Acceptons-nous de risquer de perdre le contrôle de notre civilisation ?

  • A nouveau, la question posée est de savoir ce qu'on fait de l'outil. Les signataires expriment la crainte d'un mauvais usage ce qui montre une forme de pessimisme. C'est leur droit, mais ça semble insuffisant pour invoquer le principe de précaution comme il le font.
  • D'un certain côté, le contrôle pourrait déjà avoir été perdu. On peut regretter le système de recommandation d'Amazon ou de Netflix (grâce à l'IA) ou encore les ressorts addictifs utilisés par les jeux et les réseaux sociaux. Oui, ces nouvelles possibilités nous perturbent et c'est pourquoi il faut les accompagner, mais de là à les interdire, il faudrait fournir des arguments plus convaincants à mon sens.
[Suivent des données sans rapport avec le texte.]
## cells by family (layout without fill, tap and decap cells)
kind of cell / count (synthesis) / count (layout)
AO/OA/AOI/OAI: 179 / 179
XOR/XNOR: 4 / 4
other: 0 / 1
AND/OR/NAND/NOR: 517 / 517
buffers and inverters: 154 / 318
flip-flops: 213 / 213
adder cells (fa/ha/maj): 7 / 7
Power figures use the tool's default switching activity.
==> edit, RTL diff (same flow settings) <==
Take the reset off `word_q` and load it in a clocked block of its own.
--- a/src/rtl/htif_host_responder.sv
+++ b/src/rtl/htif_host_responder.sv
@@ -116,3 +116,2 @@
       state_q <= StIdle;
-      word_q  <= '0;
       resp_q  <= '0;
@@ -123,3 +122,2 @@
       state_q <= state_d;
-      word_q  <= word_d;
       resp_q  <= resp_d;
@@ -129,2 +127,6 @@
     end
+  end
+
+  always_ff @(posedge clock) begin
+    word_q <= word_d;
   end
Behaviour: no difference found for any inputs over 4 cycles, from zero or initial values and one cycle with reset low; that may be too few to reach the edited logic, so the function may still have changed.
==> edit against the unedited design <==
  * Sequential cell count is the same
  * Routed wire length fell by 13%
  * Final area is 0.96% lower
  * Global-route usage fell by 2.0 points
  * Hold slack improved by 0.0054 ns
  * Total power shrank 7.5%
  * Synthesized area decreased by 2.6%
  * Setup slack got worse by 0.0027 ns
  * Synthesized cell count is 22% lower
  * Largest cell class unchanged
==> config.mk <==
export PLATFORM = sky130hd
export DESIGN_NAME = serial_addsub_n
export DESIGN_NICKNAME = d
export VERILOG_FILES = /design/src/rtl/serial_pkg.sv /design/src/rtl/full_adder.sv /design/src/rtl/serial_addsub_n.sv
export SDC_FILE = /design/constraint.sdc
export NUM_CORES = 1
export LEC_CHECK = 0
export BUFFER_PORTS_ARGS = -buffer_cell sky130_fd_sc_hd__buf_2
export CORE_UTILIZATION = 28
export DETAILED_ROUTE_END_ITERATION = 12
export PLACE_DENSITY = 0.58
export SETUP_SLACK_MARGIN = 0.15
export SLEW_MARGIN = 5
export SYNTH_ARGS = -nofsm -noshare
export SYNTH_HDL_FRONTEND = slang
export SYNTH_HIERARCHICAL = 1
export SYNTH_SLANG_ARGS = --single-unit
==> constraint.sdc <==
create_clock -name clk -period 1.4 [get_ports clk]
set_input_delay 0.21 -clock clk [delete_from_list [all_inputs] [get_ports clk]]
set_output_delay 0.21 -clock clk [all_outputs]
set_load 0.02 [all_outputs]
==> src/rtl/serial_pkg.sv <==
// Shared types for the bit-serial adder/subtractor datapath.
// Holds the control-state encoding and the supported operand-width ceiling.
package serial_pkg;

    typedef enum logic [1:0] {
        IDLE  = 2'd0,
        SHIFT = 2'd1,
        DONE  = 2'd2
    } state_t;

    localparam int MAX_WIDTH = 64;

endpackage : serial_pkg

==> src/rtl/full_adder.sv <==
// One-bit full adder cell, purely combinational (zero latency).
// No flow control: outputs follow inputs in the same cycle.
module full_adder (
    input  logic a,
    input  logic b,
    input  logic ci,
    output logic s,
    output logic co
);

    assign s  = a ^ b ^ ci;
    assign co = (a & b) | (a & ci) | (b & ci);

endmodule : full_adder

==> src/rtl/serial_addsub_n.sv <==
// Bit-serial two's-complement add/sub, LSB first; result valid WIDTH edges after start.
// start is honoured only in IDLE/DONE; a start during SHIFT is dropped, not queued.
module serial_addsub_n
    import serial_pkg::*;
#(
    parameter int WIDTH = 8
) (
    input  logic             clk,
    input  logic             rst,
    input  logic             start,
    input  logic             sub,
    input  logic [WIDTH-1:0] in1,
    input  logic [WIDTH-1:0] in2,
    output logic             busy,
    output logic             done,
    output logic [WIDTH-1:0] out,
    output logic             cout,
    output logic             ovf
);

    localparam int CW = $clog2(WIDTH);

    if (WIDTH < 2 || WIDTH > MAX_WIDTH) begin : g_width_check
        $error("serial_addsub_n: WIDTH out of range");
    end

    state_t           state;
    state_t           state_next;

    logic [WIDTH-1:0] a_sr;
    logic [WIDTH-1:0] b_sr;
    logic [WIDTH-1:0] sum_sr;
    logic [WIDTH-1:0] sum_next;
    logic             carry;
    logic [CW-1:0]    cnt;

    logic             fa_s;
    logic             fa_co;
    logic             accept;
    logic             last_step;

    full_adder u_fa (
        .a  (a_sr[0]),
        .b  (b_sr[0]),
        .ci (carry),
        .s  (fa_s),
        .co (fa_co)
    );

    always_comb begin
        accept    = start && ((state == IDLE) || (state == DONE));
        last_step = (state == SHIFT) && (cnt == CW'(WIDTH - 1));
        sum_next  = {fa_s, sum_sr[WIDTH-1:1]};
    end

    always_ff @(posedge clk) begin
        if (rst) begin
            state <= IDLE;
        end else begin
            state <= state_next;
        end
    end

    always_comb begin
        state_next = state;
        case (state)
            IDLE:    if (start) state_next = SHIFT;
            SHIFT:   if (last_step) state_next = DONE;
            DONE:    state_next = start ? SHIFT : IDLE;
            default: state_next = IDLE;
        endcase
    end

    assign busy = (state == SHIFT);
    assign done = (state == DONE);

    // Subtraction is in1 + ~in2 + 1; the +1 enters as the initial carry.
    always_ff @(posedge clk) begin
        if (rst) begin
            a_sr   <= '0;
            b_sr   <= '0;
            sum_sr <= '0;
            carry  <= 1'b0;
            cnt    <= '0;
            out    <= '0;
            cout   <= 1'b0;
            ovf    <= 1'b0;
        end else if (accept) begin
            a_sr  <= in1;
            b_sr  <= sub ? ~in2 : in2;
            carry <= sub;
            cnt   <= '0;
        end else if (state == SHIFT) begin
            a_sr   <= {1'b0, a_sr[WIDTH-1:1]};
            b_sr   <= {1'b0, b_sr[WIDTH-1:1]};
            sum_sr <= sum_next;
            carry  <= fa_co;
            if (last_step) begin
                out  <= sum_next;
                cout <= fa_co;
                // carry still holds the carry into the MSB at this step
                ovf  <= carry ^ fa_co;
            end else begin
                cnt <= cnt + CW'(1);
            end
        end
    end

endmodule : serial_addsub_n

==> results of run 1 <==
-- worst reg2reg max path, cell delays in order, from the launching register on --
cell and delay, ps:
dfxtp_2 340, ha_4 160, ha_4 160, nor3b_4 270, mux2i_1 230, nor3_1 60
-- cell usage in the layout (no fill, tap or decap), types with 2 or more instances in the layout --
cell | Yosys | layout
xor2_1 | 8 | 8
clkbuf_8 | 0 | 5
dfxtp_1 | 39 | 35
o22ai_1 | 5 | 5
a311oi_1 | 2 | 2
nor3_1 | 13 | 13
xnor2_1 | 2 | 2
nor2_1 | 6 | 5
a21oi_2 | 0 | 9
buf_12 | 0 | 4
dfxtp_2 | 0 | 3
nand2_1 | 37 | 28
ha_4 | 0 | 2
nand2_2 | 0 | 8
buf_6 | 3 | 5
bufinv_16 | 0 | 2
a22oi_2 | 6 | 7
mux2i_1 | 3 | 3
a21oi_1 | 25 | 16
nand3_1 | 9 | 9
buf_4 | 5 | 4
buf_2 | 3 | 30
-- state kept, by name (all words and copies together) (netlist names) --
signal  flops
cout        1
a_sr        8
state       2
cnt         3
b_sr        8
carry       1
ovf         1
out         8
sum_sr      7
-- area by class of cell --
class,instances,area (um2)
tap,72,90.1
sequential,39,788
clock inverter,3,67.6
inverter,1,6.26
fill,589,3370
clock buffer,5,68.8
multi-input combinational,130,898
timing repair buffer,43,317
-- report_power, final --
part	internal [mW]	switching [mW]
combinational	0.156	0.175
clock	0.711	0.408
sequential	1.16	0.0392
total	2.03	0.622
-- through the flow --
| step | TNS [ps] | cell area (um2) | cells |
|---|---|---|---|
| 4_1_cts | 0 | 2120 | 293 |
| 3_3_place_gp | 0 | 1950 | 283 |
| 3_5_place_dp | 0 | 1950 | 283 |
| 5_1_grt | -24.4 | 2240 | 293 |
| 2_1_floorplan | 0 | 1690 | 185 |
| 6_report | 0 | 2240 | 293 |
-- cell usage after synthesis (all sizes together), types with 3 or more instances --
library cell / count / share of area, %
dfxtp: 39 / 47
nand2: 37 / 8.3
a21oi: 25 / 7.5
nor3: 14 / 4.5
buf: 11 / 5.2
nand3: 9 / 2.7
a22oi: 8 / 5.4
xor2: 8 / 4.2
nor2: 6 / 1.4
o22ai: 5 / 1.9
clkbuf: 4 / 0.90
mux2i: 3 / 1.8
-- kinds of logic (layout without fill, tap and decap cells) --
family	Yosys count	count (layout)	share of synthesized area, %
adders and majority gates	3	3	2.71
xor gates and xnor gates	10	10	5.26
and+or+nand+nor	73	73	20.5
muxes	3	3	1.80
DFF	39	39	46.9
buffers and inverters	16	52	6.47
AOI/OAI and AO/OA	41	41	16.3
-- worst min path at each step --
| stage | cells after the start | slack [ps] | from | to |
|---|---|---|---|---|
| after CTS | 3 | 200 | in1[6] | a_sr[6]$_SDFFE_PP0P_ |
| after global routing | 3 | 200 | in1[6] | a_sr[6]$_SDFFE_PP0P_ |
| final | 4 | 200 | in2[7] | b_sr[7]$_SDFFE_PP0P_ |
| after floorplan | 2 | 380 | in1[0] | a_sr[0]$_SDFFE_PP0P_ |
| after global placement | 2 | 440 | out[2]$_SDFFE_PP0P_ | out[2]$_SDFFE_PP0P_ |
| after detailed placement | 2 | 450 | out[2]$_SDFFE_PP0P_ | out[2]$_SDFFE_PP0P_ |
-- routing by layer --
metal,up-vias,track usage [%],share of wire (%)
li1,703,-,-
met1,645,14.2,46
met2,25,21.6,49
met3,4,3.33,4.0
met4,0,4.91,1.1
met5,-,0,0
-- what timing repair did --
item / in CTS / in global routing
hold buffers: 0 / 0
gates resized for setup: 4 / 32
buffers inserted: 2 / 0
endpoints found under the setup margin: 9 / 30
cloned: 0 / 0
pin swaps: 3 / 6
==> impl_metrics.json, run 1 <==
{
  "wl_per_cell_um": 11.9,
  "place.gp.congestion": 0.704,
  "diodes": 0,
  "yosysSeqAreaShare_pct": 46.9,
  "rr_worst_depth": 5,
  "slew_violations": 0,
  "core_mm2": 0.00561,
  "syn_inst": 185,
  "dpl_worst_slack_ps": 72.6,
  "async_reset_ff_share_pct": 0,
  "syn2layout_area_growth_pct": 34.4,
  "synth_edf_count": 0,
  "final_nets": 243,
  "die_w_um": 79.1,
  "grt_antenna_before_repair": 0,
  "yosys.cell_types.count": 27,
  "rrSetupSlack_ps": 70,
  "cts_made_buffers": 5,
  "relSlewSlack_pct": 79.7,
  "reg2reg_from": "cnt[0]$_SDFFE_PP0P_",
  "track_usage_pct": 12.3,
  "crit_path_frequent_cell": "ha_4",
  "rsz0062_at_grt": "yes",
  "grt_first_pass_wirelength_mm": 6.03,
  "die_area_mm2": 0.00626,
  "num_vias": 1377,
  "max_stage_delay_ps": 340,
  "worstReg2RegEnd": "cnt[1]$_SDFFE_PP0P_",
  "fmax_ghz": 0.753,
  "holdWs_ps": 203,
  "hold_violations": 0,
  "drc": 0,
  "p_leak_nw": 0.846,
  "cp_max_fo": 4,
  "postLayoutCoreUtil_pct": 39.9,
  "io_buffers": 31,
  "via_per_inst": 4.70,
  "drive_gt1_share_pct": 41.2,
  "cp_slowest_cell": "dfxtp_2",
  "avgSynthCellArea_um2": 9.00,
  "cp_top_family": "flip-flops",
  "ioPinCount": 32,
  "yosys_warnings": 6,
  "worst_pin_slew_ps": 304,
  "initial_core_util_pct": 29.7,
  "power.density_mw_per_mm2": 1190,
  "cp.arrival_ps": 1510,
  "cts_tree": "built",
  "syn_area_mm2": 0.00166,
  "p_total_mw": 2.65,
  "skew_ps": 10.1,
  "die_y_um": 79.1,
  "h-tree-depth": 2,
  "cp_num_buf_inv": 0,
  "clk_latency_ps": 290,
  "final_antenna_net_count": 0,
  "grt_max_degree": 24,
  "path_cells": "ha_4 -> ha_4 -> nor3b_4 -> mux2i_1 -> nor3_1",
  "fin_crit_ps": 1330,
  "synth.net_count": 208,
  "irDropWorstVdd_v": 0.000485,
  "num_rows": 27,
  "required_ps": 1580,
  "setup_viol": 0,
  "path_depth": 5,
  "setup_ws_ps": 72.6,
  "clk_pin_slew_worst_paths_ps": 80,
  "overflow": 0,
  "startpoint_type": "register",
  "wl_mm": 3.48,
  "clock_path_buffers": 2,
  "end_kind": "register",
  "ys_ff_latch": 39,
  "crit_end": "cnt[1]$_SDFFE_PP0P_",
  "critPathKind": "register to register",
  "drv_cap": 0,
  "drtPass1Iterations": 4,
  "status": "completed",
  "grt_pass1_vias": 1377,
  "crit_start": "cnt[0]$_SDFFE_PP0P_",
  "fin_crit_sh_pct": 94.8,
  "root_buffer": "clkbuf_8",
  "synth_top_flop_cell": "dfxtp_1",
  "cts_sinks": 39,
  "drtIter0Drc": 54,
  "dp_hpwl_mm": 2.25,
  "hold_path.class": "input port to register"
}
Power figures use the tool's default switching activity.
==> run 2: changes to the inputs <==
--- a/config.mk
+++ b/config.mk
@@ -9,6 +9,7 @@
 export CORE_UTILIZATION = 28
 export DETAILED_ROUTE_END_ITERATION = 12
 export PLACE_DENSITY = 0.58
+export RECOVER_POWER = 100
 export SETUP_SLACK_MARGIN = 0.15
 export SLEW_MARGIN = 5
 export SYNTH_ARGS = -nofsm -noshare
==> run 2 against run 1 <==
Effect of this change:
- register-to-register slack hardly changed
- cell count is the same
- critical path depth shrank 2
- highest routed layer unchanged
- sequential power about the same
- clock power is essentially flat
- flip-flop and latch count is the same
- first-iteration DRC count up 22%
- count of clock-buffer cells in the layout unchanged
==> impl_metrics.json, run 2 (synthesis results as in run 1) <==
{
  "status": "completed",
  "root_buffer": "clkbuf_8",
  "diodes": 0,
  "cts_made_buffers": 5,
  "initial_core_util_pct": 29.7,
  "via_per_inst": 4.67,
  "track_usage_pct": 12.3,
  "final_nets": 243,
  "p_comb_share_pct": 11.8,
  "startpoint_type": "register",
  "num_vias": 1368,
  "worst_pin_slew_ps": 346,
  "multiInputGateArea_um2": 893,
  "grt_antenna_before_repair": 0,
  "hold_path.class": "input port to register",
  "drv_cap": 0,
  "p_int_mw": 2.01,
  "cts_tree": "built",
  "fin_crit_sh_pct": 96.1,
  "grt_first_pass_wirelength_mm": 6.03,
  "relSlewSlack_pct": 76.9,
  "setup_viol": 0,
  "overflow": 0,
  "die_y_um": 79.1,
  "ioPinCount": 32,
  "dp_hpwl_mm": 2.25,
  "h-tree-depth": 2,
  "p_leak_nw": 0.789,
  "hold_violations": 0,
  "irDropWorstVdd_v": 0.000485,
  "grt_max_degree": 24,
  "required_ps": 1190,
  "cp_max_fo": 7,
  "fmax_ghz": 0.744,
  "p_total_mw": 2.63,
  "cp.arrival_ps": 1130,
  "wl_per_cell_um": 12.0,
  "grt_pass1_vias": 1377,
  "clkPwrFrac_pct": 42.5,
  "clk_pin_slew_worst_paths_ps": 80,
  "seq_power_share_pct": 45.7,
  "cts_sinks": 39,
  "fin_crit_ps": 1340,
  "rsz0062_at_grt": "yes",
  "clock_path_buffers": 2,
  "cts_hold_buf": 0,
  "slew_violations": 0,
  "drtPass1Iterations": 4,
  "clk_latency_ps": 290,
  "holdWs_ps": 204,
  "reg.largest.list": "a_sr x8, b_sr x8, out x8",
  "final_antenna_net_count": 0,
  "rr_worst_depth": 5,
  "wl_mm": 3.51,
  "io_buffers": 31,
  "place.gp.congestion": 0.704,
  "drive_gt1_share_pct": 35.7,
  "end_kind": "primary output",
  "nFillCells": 591,
  "core_mm2": 0.00561,
  "netSwitchingFraction_pct": 23.4,
  "drc": 0,
  "seqCellArea_um2": 785,
  "drtIter0Drc": 66,
  "syn2layout_area_growth_pct": 30.8,
  "final_common_cell": "dfxtp_1",
  "die_area_mm2": 0.00626,
  "p_sw_mw": 0.615,
  "die_w_um": 79.1,
  "layout.cells.most_common_list": "dfxtp_1, nand2_1, buf_2",
  "hold_depth": 4,
  "critPathKind": "register to primary output",
  "power.density_mw_per_mm2": 1210,
  "num_rows": 27,
  "skew_ps": 9.76
}
==> run 2: changes by cell type in the layout (fill, tap and decap cells not counted), sizes merged <==
| cell | delta |
|---|---|
| buf | -14 |
| clkbuf | +14 |
==> run 2: area by class of cell <==
| cell class | instances | area share [%] |
|---|---|---|
| multi-input combinational | 130 | 41.1 |
| clock buffer | 5 | 3.16 |
| inverter | 1 | 0.173 |
| timing repair buffer | 43 | 12.3 |
| tap | 72 | 4.14 |
| sequential | 39 | 36.1 |
| clock inverter | 3 | 3.11 |
==> run 2: timing repair <==
item / 4_1_cts / 5_1_grt
setup endpoints to repair: 9 / 30
pin swaps: 3 / 6
setup buffers: 2 / 0
gates resized for setup: 4 / 32
==> run 2: final timing paths <==
kind                     startpoint                   end  slack, ps
max           state[0]$_SDFFE_PP0P_                  busy         60
min                          in2[7]  b_sr[7]$_SDFFE_PP0P_        200
max reg2reg     cnt[0]$_SDFFE_PP0P_   cnt[1]$_SDFFE_PP0P_         70
min reg2reg  sum_sr[1]$_SDFFE_PP0P_   out[0]$_SDFFE_PP0P_        460
==> run 2: critical path, stage by stage, from the launching register on <==
cell and delay, ps:
dfxtp_1 530, nand2b_4 80, inv_2 70, buf_2 160
==> run 2: stage by stage <==
step	TNS (ps)	cell area [um2]	instances	setup slack, ps	util, %
6_report	0	2180	293	55.2	38.8
5_1_grt	-37.0	2180	293	-24.4	38.8
4_1_cts	0	2120	293	76.7	37.8
3_5_place_dp	0	1950	283	72.6	34.7
3_3_place_gp	0	1950	283	75.5	34.7
2_1_floorplan	0	1690	185	112	-
==> run 2: power by group through the flow <==
stage / Clock, mW / Sequential, mW / Combinational (mW)
final: 1.12 / 1.20 / 0.311
after global routing: 1.20 / 1.21 / 0.345
after CTS: 1.14 / 1.20 / 0.321
after detailed placement: 0 / 1.22 / 0.305
after global placement: 0 / 1.22 / 0.301
after floorplan: 0 / 1.21 / 0.229
==> run 2: metal layers <==
layer	up-vias	global-route usage, %	part of all wire, %
met1	637	14.2	46
li1	704	-	-
met3	4	3.33	3.7
met5	-	0	0
met4	0	4.91	1.1
met2	23	21.6	49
Voilà, tout ça est écrit un peu à chaud, alors n'hésitez pas à réagir, ça nous permettra de faire avancer le débat.

Stève Duchêne

Recherche-Innovation en diagnostics et résolution de problèmes complexes

1 ans

Merci d'avoir pris le temps de ce partage dans un article. Pour répondre à ta proposition d'échange de vue j'ajouterais deux choses : Sur le fait d'être dépassé, oui nous allons l'être. Mais c'est déjà le cas : le collectif dépasse l'individu. Selon le principe de l'émergence la sociologie (le collectif) n'est pas réductible à la psychologie (l'individu). L'IA suivra le principe d'émergence, elle sera autonome et ne sera plus réductible à l'humaine même si elle se base sur l'humain (je sais, c'est un peu philosophique / métaphysique comme reflexion). L'autre grand sujet pas trop présent dans le débat c'est celui de l'énergie. Certes ces outils ont un côté bluffant. Mais si on les rapporte à leur consommation d'énergie ils sont ridicules par rapport au ratio intelligence/énergie que l'évolution de la nature a produit. Aujourd'hui l'intelligence dont l'humanité a besoin c'est celle qui consomme moins d'énergie. Le jour où l'énergie nécessaire à une IA pour rédiger un texte ou résoudre un problème complexe sera inférieure à la consommation énergétique de l'intelligence humaine là on pourra parler de quelque chose de bluffant et à étendre

Mohammed MALKI

Responsable Partenariats Stratégie et Développement Territorial

1 ans

Bonjour Dominique, c’est bien toi l’auteur de ce post et non un GPT?

💬 Laurent Martin 🎁

Consultant | Innovation Management, System Engineering

1 ans

Merci Dominique pour tes analyses et ton rôle de catalyseur de l'intelligence humaine (enfin... on essaie 🙄😉) Je constate à ce stade que l'on retrouve avec ChatGPT des approches techno push à l'image de la politique Google... on fait tester l'outil par les utilisateurs et on propose après un service payant. Dans le cas de la manipulation de la connaissance, il est certain que les applications deviennent vites incontrôlables, aussi si je reste d'un point de vue purement Business et au risque d'être un brin sardonique je dirais que cette suspension est avant tout la résultante d'une perte de contrôle des business models potentiels... Belle journée

Edouard Dupressoir

🤝 J'aide les PME B2B SaaS & Digitales à vendre en direct et à travers leur Ecosystème 🎛️ Conseil 🌠 Mentoring Ventes ➕ Marketing ➕Ecosystème Partenaires

1 ans

Excellente analyse à chaud comme d'habitude Dominique Van Deth ....une vraie série tv cette histoire 😉

Agnès Vugier

🌱🌍 Data & AI solutions manager

1 ans

Merci Dominique pour ce partage. Les sujets de fond, ce sont les impacts sur notre écosystème, la sécurité et la nécessité de mettre en place un code éthique et de la régulation. Ces mêmes signataires auraient pu agir sur ces points depuis des années.